Required action: In how many lines of the data below does the word "before" appear? Reply with the number and nothing more.

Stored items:
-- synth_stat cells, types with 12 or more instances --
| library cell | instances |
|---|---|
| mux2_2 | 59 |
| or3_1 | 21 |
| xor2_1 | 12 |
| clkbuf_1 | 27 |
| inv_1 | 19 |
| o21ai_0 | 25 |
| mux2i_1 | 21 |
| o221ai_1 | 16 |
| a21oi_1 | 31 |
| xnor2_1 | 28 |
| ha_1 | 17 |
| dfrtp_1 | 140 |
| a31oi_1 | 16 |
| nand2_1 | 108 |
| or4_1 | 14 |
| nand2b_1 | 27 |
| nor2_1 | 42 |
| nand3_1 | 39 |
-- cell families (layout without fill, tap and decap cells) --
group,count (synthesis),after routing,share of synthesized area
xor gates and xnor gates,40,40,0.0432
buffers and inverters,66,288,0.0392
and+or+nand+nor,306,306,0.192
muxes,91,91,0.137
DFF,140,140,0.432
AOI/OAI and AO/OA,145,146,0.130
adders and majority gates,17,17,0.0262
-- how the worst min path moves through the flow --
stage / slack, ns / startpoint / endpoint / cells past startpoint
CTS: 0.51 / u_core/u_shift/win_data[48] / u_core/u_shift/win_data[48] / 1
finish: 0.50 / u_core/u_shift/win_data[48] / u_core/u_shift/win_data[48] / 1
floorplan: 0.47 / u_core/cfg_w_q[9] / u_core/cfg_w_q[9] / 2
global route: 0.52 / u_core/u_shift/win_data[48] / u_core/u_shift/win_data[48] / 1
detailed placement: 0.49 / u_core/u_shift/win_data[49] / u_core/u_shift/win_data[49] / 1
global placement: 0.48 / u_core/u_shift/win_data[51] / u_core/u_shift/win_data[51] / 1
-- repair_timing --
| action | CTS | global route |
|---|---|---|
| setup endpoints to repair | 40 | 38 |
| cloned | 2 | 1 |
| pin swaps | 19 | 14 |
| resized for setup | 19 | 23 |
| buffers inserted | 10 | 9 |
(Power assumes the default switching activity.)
--- config.mk ---
export PLATFORM = sky130hd
export DESIGN_NAME = lockin_acquisition_sequencer_flat
export DESIGN_NICKNAME = d
export VERILOG_FILES = /design/src/rtl/lockin_acquisition_sequencer_if.sv /design/src/rtl/lockin_acquisition_sequencer.sv /design/src/flat_wrapper.sv
export SDC_FILE = /design/constraint.sdc
export NUM_CORES = 1
export LEC_CHECK = 0
export ABC_AREA = 1
export BUFFER_PORTS_ARGS = -buffer_cell sky130_fd_sc_hd__buf_2
export CORE_ASPECT_RATIO = 1.2
export CORE_MARGIN = 5
export CORE_UTILIZATION = 55
export DETAILED_ROUTE_END_ITERATION = 10
export PLACE_DENSITY = 0.75
export SLEW_MARGIN = 20
export SYNTH_ARGS = -nofsm -noshare
export SYNTH_HDL_FRONTEND = slang
export SYNTH_SLANG_ARGS = --single-unit
export TNS_END_PERCENT = 30
--- constraint.sdc ---
create_clock -name clock_50_mhz -period 4.6 [get_ports clock_50_mhz]
set_clock_uncertainty 0.1 [all_clocks]
set_input_delay 0.92 -clock clock_50_mhz [delete_from_list [all_inputs] [get_ports clock_50_mhz]]
set_output_delay 0.92 -clock clock_50_mhz [all_outputs]
set_load 0.02 [all_outputs]
--- src/rtl/lockin_acquisition_sequencer_if.sv ---
// Control, datapath-snapshot and result-readout signals of the lock-in acquisition sequencer.
// The master side drives commands, configuration, datapath snapshots and res_ready; the slave is the sequencer.
interface lockin_acquisition_sequencer_if #(
    parameter int ACC_W = 48
);
    logic             start;
    logic             abort;
    logic [31:0]      cfg_window_cycles;
    logic [15:0]      cfg_num_windows;
    logic             cfg_dark_enable;
    logic             busy;
    logic             light_enable;
    logic             count_clear;
    logic             count_enable;
    logic             count_latch;
    logic             dp_valid;
    logic [31:0]      dp_in_phase;
    logic [31:0]      dp_quadrature;
    logic             res_valid;
    logic             res_ready;
    logic [ACC_W-1:0] res_in_phase;
    logic [ACC_W-1:0] res_quadrature;
    logic [15:0]      res_windows;
    logic [1:0]       res_flags;

    modport master (
        output start, abort, cfg_window_cycles, cfg_num_windows, cfg_dark_enable,
        output dp_valid, dp_in_phase, dp_quadrature, res_ready,
        input  busy, light_enable, count_clear, count_enable, count_latch,
        input  res_valid, res_in_phase, res_quadrature, res_windows, res_flags
    );

    modport slave (
        input  start, abort, cfg_window_cycles, cfg_num_windows, cfg_dark_enable,
        input  dp_valid, dp_in_phase, dp_quadrature, res_ready,
        output busy, light_enable, count_clear, count_enable, count_latch,
        output res_valid, res_in_phase, res_quadrature, res_windows, res_flags
    );
endinterface

--- src/rtl/lockin_acquisition_sequencer.sv ---
// Sequences light/dark integration windows and accumulates saturating signed I/Q (light - dark).
// Per light window: SETTLE_CYCLES + 1 + W + 1 + dp latency + 1 clocks; the result is held while res_valid && !res_ready.
module lockin_acquisition_sequencer #(
    parameter int ACC_W         = 48,
    parameter int SETTLE_CYCLES = 1000,
    parameter int DP_TIMEOUT    = 255
) (
    input logic                           clock_50_mhz,
    input logic                           reset,
    lockin_acquisition_sequencer_if.slave sq
);
    typedef enum logic [2:0] {
        S_IDLE, S_SETTLE, S_CLEAR, S_COUNT, S_LATCH, S_WAIT_DP, S_UPDATE, S_PRESENT
    } state_t;

    localparam logic [31:0]      SETTLE_LIM = 32'(SETTLE_CYCLES);
    localparam logic [31:0]      DP_LIM     = 32'(DP_TIMEOUT);
    localparam logic [ACC_W-1:0] ACC_MAX    = {1'b0, {(ACC_W-1){1'b1}}};
    localparam logic [ACC_W-1:0] ACC_MIN    = {1'b1, {(ACC_W-1){1'b0}}};

    state_t           state_q;
    logic [31:0]      cnt_q, wait_q, cfg_w_q, smp_i_q, smp_q_q;
    logic [15:0]      cfg_n_q, win_q;
    logic             cfg_dark_q, dark_q;
    logic [ACC_W-1:0] acc_i_q, acc_q_q, acc_i_d, acc_q_d;
    logic             sat_i, sat_q;
    logic [1:0]       flags_q;
    logic             busy_q, light_q, clear_q, enable_q, latch_q, valid_q;

    // Sum is formed one bit wider so overflow shows as disagreement of the top two bits.
    function automatic logic [ACC_W:0] sat_acc(input logic [ACC_W-1:0] acc,
                                               input logic [31:0] smp, input logic sub);
        logic [ACC_W:0] a, s, r;
        a = {acc[ACC_W-1], acc};
        s = {{(ACC_W-31){smp[31]}}, smp};
        r = sub ? a - s : a + s;
        if (r[ACC_W] != r[ACC_W-1]) begin
            return {1'b1, r[ACC_W] ? ACC_MIN : ACC_MAX};
        end
        return {1'b0, r[ACC_W-1:0]};
    endfunction

    assign {sat_i, acc_i_d} = sat_acc(acc_i_q, smp_i_q, dark_q);
    assign {sat_q, acc_q_d} = sat_acc(acc_q_q, smp_q_q, dark_q);

    always_ff @(posedge clock_50_mhz) begin
        clear_q <= 1'b0;
        latch_q <= 1'b0;
        // Abort discards everything exactly like reset, except once the result is final.
        if (reset || (sq.abort && state_q != S_PRESENT)) begin
            state_q    <= S_IDLE;
            cnt_q      <= '0;
            wait_q     <= '0;
            cfg_w_q    <= '0;
            cfg_n_q    <= '0;
            cfg_dark_q <= 1'b0;
            dark_q     <= 1'b0;
            win_q      <= '0;
            smp_i_q    <= '0;
            smp_q_q    <= '0;
            acc_i_q    <= '0;
            acc_q_q    <= '0;
            flags_q    <= '0;
            busy_q     <= 1'b0;
            light_q    <= 1'b0;
            enable_q   <= 1'b0;
            valid_q    <= 1'b0;
        end else begin
            case (state_q)
                S_IDLE: if (sq.start) begin
                    cfg_w_q    <= (sq.cfg_window_cycles == 32'd0) ? 32'd1 : sq.cfg_window_cycles;
                    cfg_n_q    <= (sq.cfg_num_windows == 16'd0) ? 16'd1 : sq.cfg_num_windows;
                    cfg_dark_q <= sq.cfg_dark_enable;
                    acc_i_q    <= '0;
                    acc_q_q    <= '0;
                    flags_q    <= '0;
                    win_q      <= '0;
                    dark_q     <= 1'b0;
                    cnt_q      <= '0;
                    busy_q     <= 1'b1;
                    light_q    <= 1'b1;
                    state_q    <= S_SETTLE;
                end
                S_SETTLE: begin
                    if (cnt_q + 32'd1 >= SETTLE_LIM) begin
                        cnt_q   <= '0;
                        clear_q <= 1'b1;
                        state_q <= S_CLEAR;
                    end else begin
                        cnt_q <= cnt_q + 32'd1;
                    end
                end
                S_CLEAR: begin
                    enable_q <= 1'b1;
                    state_q  <= S_COUNT;
                end
                S_COUNT: begin
                    if (cnt_q == cfg_w_q - 32'd1) begin
                        enable_q <= 1'b0;
                        latch_q  <= 1'b1;
                        state_q  <= S_LATCH;
                    end else begin
                        cnt_q <= cnt_q + 32'd1;
                    end
                end
                S_LATCH: begin
                    wait_q  <= '0;
                    state_q <= S_WAIT_DP;
                end
                S_WAIT_DP: begin
                    if (sq.dp_valid) begin
                        smp_i_q <= sq.dp_in_phase;
                        smp_q_q <= sq.dp_quadrature;
                        state_q <= S_UPDATE;
                    end else if (wait_q + 32'd1 >= DP_LIM) begin
                        smp_i_q    <= '0;
                        smp_q_q    <= '0;
                        flags_q[1] <= 1'b1;
                        state_q    <= S_UPDATE;
                    end else begin
                        wait_q <= wait_q + 32'd1;
                    end
                end
                S_UPDATE: begin
                    acc_i_q    <= acc_i_d;
                    acc_q_q    <= acc_q_d;
                    flags_q[0] <= flags_q[0] | sat_i | sat_q;
                    cnt_q      <= '0;
                    if (!dark_q && cfg_dark_q) begin
                        dark_q  <= 1'b1;
                        light_q <= 1'b0;
                        state_q <= S_SETTLE;
                    end else begin
                        win_q <= win_q + 16'd1;
                        if (win_q + 16'd1 == cfg_n_q) begin
                            light_q <= 1'b0;
                            valid_q <= 1'b1;
                            state_q <= S_PRESENT;
                        end else begin
                            dark_q  <= 1'b0;
                            light_q <= 1'b1;
                            state_q <= S_SETTLE;
                        end
                    end
                end
                S_PRESENT: if (sq.res_ready) begin
                    valid_q <= 1'b0;
                    busy_q  <= 1'b0;
                    state_q <= S_IDLE;
                end
                default: state_q <= S_IDLE;
            endcase
        end
    end

    assign sq.busy           = busy_q;
    assign sq.light_enable   = light_q;
    assign sq.count_clear    = clear_q;
    assign sq.count_enable   = enable_q;
    assign sq.count_latch    = latch_q;
    assign sq.res_valid      = valid_q;
    assign sq.res_in_phase   = acc_i_q;
    assign sq.res_quadrature = acc_q_q;
    assign sq.res_windows    = win_q;
    assign sq.res_flags      = flags_q;
endmodule
--- src/flat_wrapper.sv ---
// flat-port wrapper written by rule: the top's interface ports become plain ports
module lockin_acquisition_sequencer_flat 
#(
    parameter int ACC_W         = 48,
    parameter int SETTLE_CYCLES = 1000,
    parameter int DP_TIMEOUT    = 255
)
  (clock_50_mhz, reset, sq_start, sq_abort, sq_cfg_window_cycles, sq_cfg_num_windows, sq_cfg_dark_enable, sq_dp_valid, sq_dp_in_phase, sq_dp_quadrature, sq_res_ready, sq_busy, sq_light_enable, sq_count_clear, sq_count_enable, sq_count_latch, sq_res_valid, sq_res_in_phase, sq_res_quadrature, sq_res_windows, sq_res_flags);
  lockin_acquisition_sequencer_if #(.ACC_W(ACC_W)) sq_i ();
  input logic clock_50_mhz;
  input logic reset;
  input wire logic [$bits(sq_i.start)-1:0] sq_start;
  input wire logic [$bits(sq_i.abort)-1:0] sq_abort;
  input wire logic [$bits(sq_i.cfg_window_cycles)-1:0] sq_cfg_window_cycles;
  input wire logic [$bits(sq_i.cfg_num_windows)-1:0] sq_cfg_num_windows;
  input wire logic [$bits(sq_i.cfg_dark_enable)-1:0] sq_cfg_dark_enable;
  input wire logic [$bits(sq_i.dp_valid)-1:0] sq_dp_valid;
  input wire logic [$bits(sq_i.dp_in_phase)-1:0] sq_dp_in_phase;
  input wire logic [$bits(sq_i.dp_quadrature)-1:0] sq_dp_quadrature;
  input wire logic [$bits(sq_i.res_ready)-1:0] sq_res_ready;
  output wire logic [$bits(sq_i.busy)-1:0] sq_busy;
  output wire logic [$bits(sq_i.light_enable)-1:0] sq_light_enable;
  output wire logic [$bits(sq_i.count_clear)-1:0] sq_count_clear;
  output wire logic [$bits(sq_i.count_enable)-1:0] sq_count_enable;
  output wire logic [$bits(sq_i.count_latch)-1:0] sq_count_latch;
  output wire logic [$bits(sq_i.res_valid)-1:0] sq_res_valid;
  output wire logic [$bits(sq_i.res_in_phase)-1:0] sq_res_in_phase;
  output wire logic [$bits(sq_i.res_quadrature)-1:0] sq_res_quadrature;
  output wire logic [$bits(sq_i.res_windows)-1:0] sq_res_windows;
  output wire logic [$bits(sq_i.res_flags)-1:0] sq_res_flags;
  assign sq_i.start = sq_start;
  assign sq_i.abort = sq_abort;
  assign sq_i.cfg_window_cycles = sq_cfg_window_cycles;
  assign sq_i.cfg_num_windows = sq_cfg_num_windows;
  assign sq_i.cfg_dark_enable = sq_cfg_dark_enable;
  assign sq_i.dp_valid = sq_dp_valid;
  assign sq_i.dp_in_phase = sq_dp_in_phase;
  assign sq_i.dp_quadrature = sq_dp_quadrature;
  assign sq_i.res_ready = sq_res_ready;
  assign sq_busy = sq_i.busy;
  assign sq_light_enable = sq_i.light_enable;
  assign sq_count_clear = sq_i.count_clear;
  assign sq_count_enable = sq_i.count_enable;
  assign sq_count_latch = sq_i.count_latch;
  assign sq_res_valid = sq_i.res_valid;
  assign sq_res_in_phase = sq_i.res_in_phase;
  assign sq_res_quadrature = sq_i.res_quadrature;
  assign sq_res_windows = sq_i.res_windows;
  assign sq_res_flags = sq_i.res_flags;
  lockin_acquisition_sequencer #(.ACC_W(ACC_W), .SETTLE_CYCLES(SETTLE_CYCLES), .DP_TIMEOUT(DP_TIMEOUT)) u_core (.clock_50_mhz(clock_50_mhz), .reset(reset), .sq(sq_i));
endmodule
# After elaboration in Yosys (flattened, before gate mapping)

Cells that the tools add are included.

Add/sub/neg operators: 8
$lt $le $gt $ge: 2
Eq/ne operators: 24
Multiplexer cells: 59
Bitwise logic cells: 4
Reduce and logical (&&, ||, !) cells: 29

Operator list:

| cell                                                   | number |
|---|---|
| two-way mux 49 bit                                     | 6 |
| two-way mux 32 bit                                     | 9 |
| case mux 48 bit (2 select lines)                       | 2 |
| two-way mux 48 bit                                     | 3 |
| case mux 32 bit (4 select lines)                       | 1 |
| adder 48 x 32 -> 49 bit                                | 2 |
| subtractor 48 x 32 -> 49 bit                           | 2 |
| adder 32 x 1 -> 32 bit (second input constant)         | 2 |
| case mux 32 bit (2 select lines)                       | 1 |
| two-way mux 16 bit                                     | 3 |
| == test 32 bit                                         | 1 |
| >= comparator 32 x 10 -> 1 bit (second input constant) | 1 |
| >= comparator 32 x 8 -> 1 bit (second input constant)  | 1 |
| logical NOT 32 bit                                     | 1 |
| case mux 16 bit (2 select lines)                       | 1 |
| subtractor 32 x 1 -> 32 bit (second input constant)    | 1 |
| two-way mux 3 bit                                      | 8 |
| case mux 3 bit (8 select lines)                        | 1 |
| adder 16 x 1 -> 16 bit (second input constant)         | 1 |
| == test 16 bit                                         | 1 |
| logical NOT 16 bit                                     | 1 |
| two-way mux 1 bit                                      | 16 |
| AND reduction 3 bit                                    | 5 |
| case mux 1 bit (2 select lines)                        | 7 |
| 21 further kinds                                       | 49 |

Register bits after elaboration: 301
Output and inout bits: 120
Logic and storage cells: 146

# Depth between registers and ports, before layout

Gate-level depths: netlist of the first run.

Depth in word-level cells: 8
Gate-level depth with buffers: 31

# Worst setup path before layout of the first run

Ideal clock, no wire load.

Path type: register to register
Start point: reg u_core.smp_q_q[0]
End point: reg u_core.acc_q_q[24], in the netlist u_core.sq.res_quadrature[24]
Library setup time: 0.132 ns
Arrival time: 3.779 ns
Required time: 4.368 ns
Path slack: 0.589 ns
Stages on the path, launching flop included: 30
Path buffers: 2
Clock period less this slack: 4.011 ns
Path through: dfxtp_1 > nor3_1 > nand3_1 > nor3_1 > nand4_1 > nor2_1 > inv_1 > nor2_1 > nand2_1 > o21ai_0 > o21ai_0 > xnor2_1 > ha_1 > nand2_1 > nor2_1 > inv_1 > nor2_1 > nand2_1 > nor2_1 > nand2_1 > nand3_1 > inv_1 > nand2_1 > nand2_1 > nand2_1 > nand2_1 > buf_2 > buf_2 > o21ai_0 > a21oi_1

Word-level cells in the longest chain between the ends: 6
Elaborated cells between the ends (all ways): 9
Classes of those cells: add/sub: 2; eq/ne: 1; mux: 6

Ends and longest elaborated chain:

| item                                                                           | RTL line                                                               | source |
|---|---|---|
| start: declaration                                                             | lockin_acquisition_sequencer.sv:22                                     | `logic [31:0] cnt_q, wait_q, cfg_w_q, smp_i_q, smp_q_q;` |
| start signal: assignment                                                       | lockin_acquisition_sequencer.sv:113                                    | `smp_q_q <= sq.dp_quadrature;` |
| adder 48 x 32 -> 49 bit / subtractor 48 x 32 -> 49 bit (equally long branches) | lockin_acquisition_sequencer.sv:36                                     | `r = sub ? a - s : a + s;` |
| two-way mux 49 bit *                                                           | lockin_acquisition_sequencer.sv:36                                     |  |
| two-way mux 48 bit / != test 1 bit (equally long branches)                     | lockin_acquisition_sequencer.sv:38, lockin_acquisition_sequencer.sv:37 |  |
| two-way mux 49 bit / two-way mux 1 bit (equally long branches)                 | lockin_acquisition_sequencer.sv:37                                     | `if (r[ACC_W] != r[ACC_W-1]) begin` |
| two-way mux 49 bit *                                                           | lockin_acquisition_sequencer.sv:40                                     | `return {1'b0, r[ACC_W-1:0]};` |
| case mux 48 bit (2 select lines) *                                             | lockin_acquisition_sequencer.sv:69                                     | `case (state_q)` |
| end signal: assignment                                                         | lockin_acquisition_sequencer.sv:126                                    | `acc_q_q <= acc_q_d;` |
| end: declaration                                                               | lockin_acquisition_sequencer.sv:25                                     | `logic [ACC_W-1:0] acc_i_q, acc_q_q, acc_i_d, acc_q_d;` |

Every way passes the cells marked *; elsewhere a longest branch is shown, timed or not. The select of a mux whose other input is x is not followed.
A chain may end at the register's enable or synchronous reset.

# Final worst setup path of the first run

Start point: reg u_core.smp_q_q[0]
End point: reg u_core.acc_q_q[19], in the netlist u_core.sq.res_quadrature[19]

The elaborated chain is that of the path after synthesis.

==> results of run 1 <==
state kept, by name, indices dropped and copies added (netlist names):
| name | count |
|---|---|
| u_core.smp_i_q | 32 |
| u_core.sq.light_enable | 1 |
| u_core.sq.res_flags | 2 |
| u_core.cnt_q | 32 |
| u_core.sq.count_latch | 1 |
| u_core.sq.res_windows | 16 |
| u_core.state_q | 3 |
| u_core.cfg_n_q | 16 |
| u_core.sq.res_quadrature | 48 |
| u_core.sq.res_in_phase | 48 |
| u_core.wait_q | 32 |
| u_core.smp_q_q | 32 |
| u_core.sq.res_valid | 1 |
| u_core.cfg_w_q | 32 |
| u_core.dark_q | 1 |
| u_core.sq.count_clear | 1 |
| u_core.sq.busy | 1 |
| u_core.cfg_dark_q | 1 |
| u_core.sq.count_enable | 1 |
worst min path at each step:
| stage | from | end | slack, ns | cells after the start |
|---|---|---|---|---|
| after CTS | u_core.sq.res_valid | u_core.sq.res_valid | 0.36 | 2 |
| after detailed placement | u_core.sq.res_valid | u_core.sq.res_valid | 0.35 | 2 |
| after global placement | u_core.sq.res_valid | u_core.sq.res_valid | 0.35 | 2 |
| after global routing | u_core.wait_q[31] | u_core.wait_q[31] | 0.38 | 2 |
| after floorplan | u_core.wait_q[31] | u_core.wait_q[31] | 0.34 | 2 |
| final | u_core.sq.res_valid | u_core.sq.res_valid | 0.36 | 2 |
power by group through the flow:
| stage | combinational (µW) | sequential (µW) | clock, µW |
|---|---|---|---|
| global placement | 572 | 2710 | 0 |
| global route | 658 | 2650 | 3070 |
| detailed placement | 574 | 2710 | 0 |
| finish | 587 | 2650 | 2930 |
| CTS | 576 | 2650 | 2970 |
| floorplan | 397 | 2700 | 0 |
layout make-up:
class                      instances  area (µm²)
multi-input combinational       3057       16200
fill                            4103       14300
sequential                       301        6030
timing repair buffer             376        2470
inverter                         470        1780
clock buffer                      44         970
tap                              552         691
clock inverter                    16         203
antenna                            2        5.00
logic make-up (layout without fill, tap and decap cells):
logic type	Yosys count	after routing
buffers and inverters	582	906
flip-flops	301	301
other	0	2
AND/OR/NAND/NOR	2051	2052
AO/OA/AOI/OAI	686	686
XOR/XNOR	213	213
adder cells (fa/ha/maj)	106	106
metal layers:
| metal | GRT usage [%] | up-vias |
|---|---|---|
| li1 | - | 13300 |
| met1 | 41.3 | 12000 |
| met2 | 55.0 | 880 |
| met3 | 3.66 | 249 |
| met4 | 14.5 | 0 |
| met5 | 0 | - |
tightest hold or removal path, cell delays in order (launching register included):
cell	delay [ns]
sky130_fd_sc_hd__dfxtp_1	0.31
sky130_fd_sc_hd__inv_1	0.05
sky130_fd_sc_hd__a21oi_1	0.05
stage by stage:
stage / cell area (µm²) / util [%]
CTS: 27200 / 63.8
global placement: 26000 / 61.0
finish: 28300 / 66.4
global route: 28300 / 66.4
floorplan: 23700 / -
detailed placement: 26000 / 61.0
cell usage in the layout (no fill, tap or decap), drive strengths merged, types with 49 or more instances in the layout:
cell and n:
nand3 214, inv 471, buf 371, ha 104
nor2 475, a21oi 371, nand2 1200, nor3 75
o21ai 232, dfxtp 301, xor2 138, xnor2 75
clkbuf 49
repair_timing:
| item | 4_1_cts | 5_1_grt |
|---|---|---|
| gates cloned | 0 | 9 |
| pin swaps | 0 | 60 |
| hold buffers | 0 | 0 |
| resized for setup | 7 | 217 |
| hold endpoints to repair | 0 | 0 |
| buffers inserted | 0 | 16 |
| setup endpoints to repair | 94 | 97 |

Answer box: 3